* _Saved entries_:
- Opening Delimiter -

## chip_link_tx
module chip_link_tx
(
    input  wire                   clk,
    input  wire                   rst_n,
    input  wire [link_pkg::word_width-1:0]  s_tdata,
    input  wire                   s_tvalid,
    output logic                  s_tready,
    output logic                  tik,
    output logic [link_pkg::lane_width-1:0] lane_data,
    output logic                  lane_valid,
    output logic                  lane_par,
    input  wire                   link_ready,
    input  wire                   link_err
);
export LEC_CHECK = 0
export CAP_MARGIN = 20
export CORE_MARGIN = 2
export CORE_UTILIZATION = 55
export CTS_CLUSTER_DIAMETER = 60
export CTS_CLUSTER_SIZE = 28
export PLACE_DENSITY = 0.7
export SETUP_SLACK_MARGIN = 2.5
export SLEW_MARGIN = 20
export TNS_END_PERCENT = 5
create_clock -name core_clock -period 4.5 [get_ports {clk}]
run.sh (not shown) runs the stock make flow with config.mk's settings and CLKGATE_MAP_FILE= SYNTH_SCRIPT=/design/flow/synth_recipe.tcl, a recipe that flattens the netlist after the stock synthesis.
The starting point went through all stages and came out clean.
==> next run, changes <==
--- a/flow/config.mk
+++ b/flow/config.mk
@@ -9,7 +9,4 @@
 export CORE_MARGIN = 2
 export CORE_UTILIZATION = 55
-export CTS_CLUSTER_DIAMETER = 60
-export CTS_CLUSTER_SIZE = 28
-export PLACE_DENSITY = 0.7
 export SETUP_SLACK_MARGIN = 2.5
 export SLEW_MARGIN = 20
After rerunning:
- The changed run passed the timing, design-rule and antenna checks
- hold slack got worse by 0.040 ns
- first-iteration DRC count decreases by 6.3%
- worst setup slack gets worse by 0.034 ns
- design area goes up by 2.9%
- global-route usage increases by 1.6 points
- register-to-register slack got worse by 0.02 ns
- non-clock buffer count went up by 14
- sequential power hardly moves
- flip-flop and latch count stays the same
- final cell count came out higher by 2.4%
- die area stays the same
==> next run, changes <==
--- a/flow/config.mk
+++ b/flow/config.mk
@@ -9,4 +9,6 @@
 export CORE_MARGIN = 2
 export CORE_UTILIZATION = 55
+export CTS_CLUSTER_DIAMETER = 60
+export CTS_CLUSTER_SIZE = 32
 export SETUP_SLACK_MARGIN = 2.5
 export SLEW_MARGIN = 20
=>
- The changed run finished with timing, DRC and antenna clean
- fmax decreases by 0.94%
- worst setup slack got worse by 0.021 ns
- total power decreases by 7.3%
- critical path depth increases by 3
Background: an optimization exercise with open tools, aiming at small area. Do not read the settings as production practice. Function not checked in this run: the RTL went through the layout flow alone.

$ cat design.v
package ssf_pkg;
  localparam int unsigned CHUNK_MAX_DEF   = 256;
  localparam int unsigned QUEUE_DEPTH_DEF = 2;
  localparam int unsigned PKT_LEN = 14;
  localparam logic [7:0]  HDR0    = 8'hAA;
  localparam logic [7:0]  HDR1    = 8'hBB;
  localparam logic [9:0] MV_PER_VOLT = 10'd1000;
  localparam logic [31:0] GAIN_HIGH_RST = 32'd818241123;
  localparam logic [31:0] GAIN_MID_RST  = 32'd314988190;
  localparam logic [31:0] GAIN_LOW_RST  = 32'd135601952;
  localparam logic [27:0] OFF_HIGH_RST  = 28'd90706372;
  localparam logic [27:0] OFF_MID_RST   = 28'd87672737;
  localparam logic [27:0] OFF_LOW_RST   = 28'd81147724;
  localparam logic [15:0] PERIOD_RST    = 16'd100;
  localparam logic [15:0] WINDOW_RST    = 16'd1000;
  localparam logic [2:0] CFG_GAIN_HIGH = 3'd0;
  localparam logic [2:0] CFG_GAIN_MID  = 3'd1;
  localparam logic [2:0] CFG_GAIN_LOW  = 3'd2;
  localparam logic [2:0] CFG_OFF_HIGH  = 3'd3;
  localparam logic [2:0] CFG_OFF_MID   = 3'd4;
  localparam logic [2:0] CFG_OFF_LOW   = 3'd5;
  localparam logic [2:0] CFG_PERIOD    = 3'd6;
  localparam logic [2:0] CFG_WINDOW    = 3'd7;
  localparam logic [1:0] RANGE_HIGH = 2'd0;
  localparam logic [1:0] RANGE_MID  = 2'd1;
  localparam logic [1:0] RANGE_LOW  = 2'd2;
  localparam int unsigned ENTRY_W = 78;
  localparam int unsigned PKT_W = 96;
  localparam int unsigned TIMING_W = 32;
  localparam int unsigned CAL_W = 180;
endpackage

- Closing Delimiter -

* _PROBLEM REQUIREMENTS_: Using the data above, repeat exactly the lines that begin at the line with "run.sh (not shown)" and end at the line with "-export CTS_CLUSTER_SIZE = 28", both ends included.

* _REPLY_:
run.sh (not shown) runs the stock make flow with config.mk's settings and CLKGATE_MAP_FILE= SYNTH_SCRIPT=/design/flow/synth_recipe.tcl, a recipe that flattens the netlist after the stock synthesis.
The starting point went through all stages and came out clean.
==> next run, changes <==
--- a/flow/config.mk
+++ b/flow/config.mk
@@ -9,7 +9,4 @@
 export CORE_MARGIN = 2
 export CORE_UTILIZATION = 55
-export CTS_CLUSTER_DIAMETER = 60
-export CTS_CLUSTER_SIZE = 28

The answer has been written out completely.